Published:  06 November, 2019

Wine of Show at this year’s McLaren Vale Wine Show has gone to an Italian grape for the first time with Hither & Yon’s 2018 Nero d’Avola beating off 788 contenders to take the top spot.

Owned by brothers Richard and Malcolm Leaske, the pair were crowned Bushing Monarchs* for 2019 at the 55th Winemakers Bushing Luncheon in McLaren Vale last week.

The result is a hugely significant one for what is one of Australia’s oldest and best-known wine regions. Almost 80% of McLaren Vale is planted to Shiraz and Cabernet Sauvignon and these two varieties have long dominated the top awards at the region’s Wine Show. However, climate change has seen a big spread of plantings of alternative varieties over the last 15 years.

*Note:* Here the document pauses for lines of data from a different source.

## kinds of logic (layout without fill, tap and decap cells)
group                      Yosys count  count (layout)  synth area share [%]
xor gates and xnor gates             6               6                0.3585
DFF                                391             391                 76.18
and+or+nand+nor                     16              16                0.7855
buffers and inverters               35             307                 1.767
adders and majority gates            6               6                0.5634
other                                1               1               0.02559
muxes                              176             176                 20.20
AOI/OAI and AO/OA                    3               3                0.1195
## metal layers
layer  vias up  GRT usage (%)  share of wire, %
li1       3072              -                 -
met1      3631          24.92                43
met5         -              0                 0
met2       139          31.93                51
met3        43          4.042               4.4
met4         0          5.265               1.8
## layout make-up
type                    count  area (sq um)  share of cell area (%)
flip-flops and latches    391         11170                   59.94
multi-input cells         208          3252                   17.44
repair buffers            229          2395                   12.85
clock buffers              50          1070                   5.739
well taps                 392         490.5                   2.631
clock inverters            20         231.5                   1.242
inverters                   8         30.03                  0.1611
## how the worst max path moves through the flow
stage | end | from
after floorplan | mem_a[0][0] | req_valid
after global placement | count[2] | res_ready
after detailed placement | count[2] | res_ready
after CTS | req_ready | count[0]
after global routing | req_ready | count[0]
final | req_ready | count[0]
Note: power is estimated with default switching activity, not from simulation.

Though currently only 3% of the region’s vineyard, plantings of Mediterranean varieties such as Touriga Nacional, Tempranillo and Italian varieties like Nero d’Avola are increasing steadily - and winning over judges in the process.

“Throughout the judging we tasted some terrific wines and we saw a snapshot of the way the region is evolving: innovative blends, emerging varieties and more balance and freshness in traditional McLaren Vale varieties,” said David Le Mire MW, chair of judges.

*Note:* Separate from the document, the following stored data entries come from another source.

<file path="src/rtl/rx_frame_pkg.sv">
// Shared constants and types for the UART command-frame controller.
package rx_frame_pkg;

   // First byte of every command frame; it is not part of the checksum.
   localparam logic [7:0] SYNC_BYTE = 8'h55;

   // Frame assembly states, in byte order; IDLE encodes as zero.
   typedef enum logic [2:0] {
      ST_IDLE    = 3'd0,
      ST_OP      = 3'd1,
      ST_LEN     = 3'd2,
      ST_PAYLOAD = 3'd3,
      ST_CHK     = 3'd4,
      ST_HOLD    = 3'd5
   } state_t;

   // Error code presented with each error pulse and held until the next one.
   typedef enum logic [1:0] {
      ERR_OVERRUN = 2'd0,
      ERR_BAD_LEN = 2'd1,
      ERR_BAD_CHK = 2'd2,
      ERR_TIMEOUT = 2'd3
   } err_code_t;

endpackage

</file>
<file path="src/rtl/rx_frame_if.sv">
// Byte-strobe input, command handshake and error report of the frame controller.
//
// Handshake: rx_update is a one-cycle strobe with no back-pressure; rx_data is
// meaningful only while it is high. cmd_valid/cmd_ready is a strict valid/ready
// pair: once cmd_valid rises, cmd_op, cmd_len and cmd_payload stay stable and
// cmd_valid stays high until the cycle in which cmd_ready is also high; that
// cycle is the transfer.
interface rx_frame_if #(
   parameter int MAX_LEN = 8
);
   import rx_frame_pkg::*;

   logic                   rx_update;
   logic [7:0]             rx_data;
   logic                   cmd_valid;
   logic                   cmd_ready;
   logic [7:0]             cmd_op;
   logic [3:0]             cmd_len;
   logic [8*MAX_LEN-1:0]   cmd_payload;
   logic                   err_pulse;
   err_code_t              err_code;

   // Controller side.
   modport master (
      input  rx_update, rx_data, cmd_ready,
      output cmd_valid, cmd_op, cmd_len, cmd_payload, err_pulse, err_code
   );

   // Receiver / game-logic side.
   modport slave (
      output rx_update, rx_data, cmd_ready,
      input  cmd_valid, cmd_op, cmd_len, cmd_payload, err_pulse, err_code
   );

endinterface

</file>
<file path="src/rtl/rx_frame_ctrl_idle_timer.sv">
// Inter-byte idle counter: counts while run is high, expires at TIMEOUT-1.
module idle_timer #(
   parameter int TIMEOUT = 1_000_000
) (
   input  logic clk,
   input  logic reset,
   input  logic clear,
   input  logic run,
   output logic expire
);

   localparam int             CW   = $clog2(TIMEOUT);
   localparam logic [CW-1:0]  LAST = CW'(TIMEOUT - 1);

   logic [CW-1:0] count_q;

   // Count idle cycles; any byte or state change restarts the count.
   always_ff @(posedge clk) begin
      if (reset) begin
         count_q <= '0;
      end else if (clear) begin
         count_q <= '0;
      end else if (run) begin
         count_q <= count_q + 1'b1;
      end
   end

   assign expire = run && (count_q == LAST);

endmodule

</file>
<file path="src/rtl/rx_frame_ctrl.sv">
// Assembles UART bytes into SYNC/OP/LEN/PAYLOAD/CHK frames, validates them and
// hands good frames to the consumer over valid/ready.
module rx_frame_ctrl
   import rx_frame_pkg::*;
#(
   parameter int TIMEOUT = 1_000_000,
   parameter int MAX_LEN = 8
) (
   input  logic           clk,
   input  logic           reset,
   rx_frame_if.master     bus,
   output state_t         dbg_state
);

   localparam int PW = 8 * MAX_LEN;

   // Every register of the block; outputs are driven straight from here.
   typedef struct packed {
      state_t     st;
      logic [7:0] sum;
      logic [3:0] idx;
      logic [7:0] op;
      logic [3:0] len;
      logic [PW-1:0] payload;
      logic       valid;
      logic       err_pulse;
      err_code_t  err_code;
   } regs_t;

   regs_t r_q;
   regs_t r_d;

   logic tmr_clear;
   logic tmr_run;
   logic tmr_expire;

   // Next-state and register update for the frame parser.
   always_comb begin
      r_d           = r_q;
      r_d.err_pulse = 1'b0;

      unique case (r_q.st)
         ST_IDLE: begin
            if (bus.rx_update && (bus.rx_data == SYNC_BYTE)) begin
               r_d.st      = ST_OP;
               r_d.payload = '0;
               r_d.sum     = '0;
               r_d.idx     = '0;
            end
         end

         ST_OP: begin
            if (bus.rx_update) begin
               r_d.op  = bus.rx_data;
               r_d.sum = bus.rx_data;
               r_d.st  = ST_LEN;
            end
         end

         ST_LEN: begin
            if (bus.rx_update) begin
               r_d.len = bus.rx_data[3:0];
               r_d.sum = r_q.sum + bus.rx_data;
               if (bus.rx_data > 8'(MAX_LEN)) begin
                  r_d.st        = ST_IDLE;
                  r_d.err_pulse = 1'b1;
                  r_d.err_code  = ERR_BAD_LEN;
               end else if (bus.rx_data == 8'd0) begin
                  r_d.st = ST_CHK;
               end else begin
                  r_d.st = ST_PAYLOAD;
               end
            end
         end

         ST_PAYLOAD: begin
            if (bus.rx_update) begin
               for (int i = 0; i < MAX_LEN; i++) begin
                  if (r_q.idx == 4'(i)) begin
                     r_d.payload[8*i +: 8] = bus.rx_data;
                  end
               end
               r_d.sum = r_q.sum + bus.rx_data;
               r_d.idx = r_q.idx + 4'd1;
               if ((r_q.idx + 4'd1) == r_q.len) begin
                  r_d.st = ST_CHK;
               end
            end
         end

         ST_CHK: begin
            if (bus.rx_update) begin
               if (bus.rx_data == r_q.sum) begin
                  r_d.st    = ST_HOLD;
                  r_d.valid = 1'b1;
               end else begin
                  r_d.st        = ST_IDLE;
                  r_d.err_pulse = 1'b1;
                  r_d.err_code  = ERR_BAD_CHK;
               end
            end
         end

         ST_HOLD: begin
            // A byte while holding is dropped; the held frame is untouched.
            if (bus.rx_update) begin
               r_d.err_pulse = 1'b1;
               r_d.err_code  = ERR_OVERRUN;
            end
            if (r_q.valid && bus.cmd_ready) begin
               r_d.st    = ST_IDLE;
               r_d.valid = 1'b0;
            end
         end

         default: begin
            r_d.st = ST_IDLE;
         end
      endcase

      // Timer only runs mid-frame; a byte in the expiry cycle takes priority.
      if (tmr_expire && !bus.rx_update) begin
         r_d.st        = ST_IDLE;
         r_d.err_pulse = 1'b1;
         r_d.err_code  = ERR_TIMEOUT;
      end
   end

   // Register bank; reset drops any partial or held frame without an error.
   always_ff @(posedge clk) begin
      if (reset) begin
         r_q <= '0;
      end else begin
         r_q <= r_d;
      end
   end

   // Timer runs in the mid-frame states and restarts on bytes and state entry.
   always_comb begin
      tmr_run   = (r_q.st == ST_OP) || (r_q.st == ST_LEN) ||
                  (r_q.st == ST_PAYLOAD) || (r_q.st == ST_CHK);
      tmr_clear = bus.rx_update || (r_d.st != r_q.st);
   end

   idle_timer #(
      .TIMEOUT (TIMEOUT)
   ) u_idle_timer (
      .clk    (clk),
      .reset  (reset),
      .clear  (tmr_clear),
      .run    (tmr_run),
      .expire (tmr_expire)
   );

   assign bus.cmd_valid   = r_q.valid;
   assign bus.cmd_op      = r_q.op;
   assign bus.cmd_len     = r_q.len;
   assign bus.cmd_payload = r_q.payload;
   assign bus.err_pulse   = r_q.err_pulse;
   assign bus.err_code    = r_q.err_code;
   assign dbg_state       = r_q.st;

endmodule

</file>
<file path="src/flat_wrapper.sv">
// flat-port wrapper written by rule: the top's interface ports become plain ports
module rx_frame_ctrl_flat import rx_frame_pkg::*;
#(
   parameter int TIMEOUT = 1_000_000,
   parameter int MAX_LEN = 8
)
  (clk, reset, dbg_state, bus_rx_update, bus_rx_data, bus_cmd_ready, bus_cmd_valid, bus_cmd_op, bus_cmd_len, bus_cmd_payload, bus_err_pulse, bus_err_code);
  rx_frame_if #(.MAX_LEN(MAX_LEN)) bus_i ();
  input  logic clk;
  input  logic reset;
  output state_t dbg_state;
  input wire logic [$bits(bus_i.rx_update)-1:0] bus_rx_update;
  input wire logic [$bits(bus_i.rx_data)-1:0] bus_rx_data;
  input wire logic [$bits(bus_i.cmd_ready)-1:0] bus_cmd_ready;
  output wire logic [$bits(bus_i.cmd_valid)-1:0] bus_cmd_valid;
  output wire logic [$bits(bus_i.cmd_op)-1:0] bus_cmd_op;
  output wire logic [$bits(bus_i.cmd_len)-1:0] bus_cmd_len;
  output wire logic [$bits(bus_i.cmd_payload)-1:0] bus_cmd_payload;
  output wire logic [$bits(bus_i.err_pulse)-1:0] bus_err_pulse;
  output wire logic [$bits(bus_i.err_code)-1:0] bus_err_code;
  assign bus_i.rx_update = bus_rx_update;
  assign bus_i.rx_data = bus_rx_data;
  assign bus_i.cmd_ready = bus_cmd_ready;
  assign bus_cmd_valid = bus_i.cmd_valid;
  assign bus_cmd_op = bus_i.cmd_op;
  assign bus_cmd_len = bus_i.cmd_len;
  assign bus_cmd_payload = bus_i.cmd_payload;
  assign bus_err_pulse = bus_i.err_pulse;
  assign bus_err_code = bus_i.err_code;
  rx_frame_ctrl #(.TIMEOUT(TIMEOUT), .MAX_LEN(MAX_LEN)) u_core (.clk(clk), .reset(reset), .bus(bus_i), .dbg_state(dbg_state));
endmodule
</file>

The sentiments were echoed by Hither & Yon's Malcolm Leaske who described it as “confirming the environmental suitability now and in the future of such varieties” in McLaren Vale. “They can only get more popular,” he said.

Certainly, the Spanish and Italian varieties had a strong show this year. As well as the Hither & Yon Nero de Avola taking the top spot (along with Best Mediterranean Variety), Steven Panell won International Judge’s Wine of Show and Best Red Blend with his 2018 Tempranillo/Touriga, while Zerella Wines picked up Best White for their 2019 La Gita Fiano.

From a vineyard planted only in 2010, Leaske sees a bright future for his champion - and also for the variety in the region. “We have found Nero to be very strong and balanced, low input and good to manage,” he said. “No doubt we will continue to get more layers in the wine.”

* Bushing is a reference to an old medieval tradition whereby innkeepers would put olive branches outside their doors to show the arrival of a new vintage. The maker(s) of the top wine is crowned Bushing Monarch.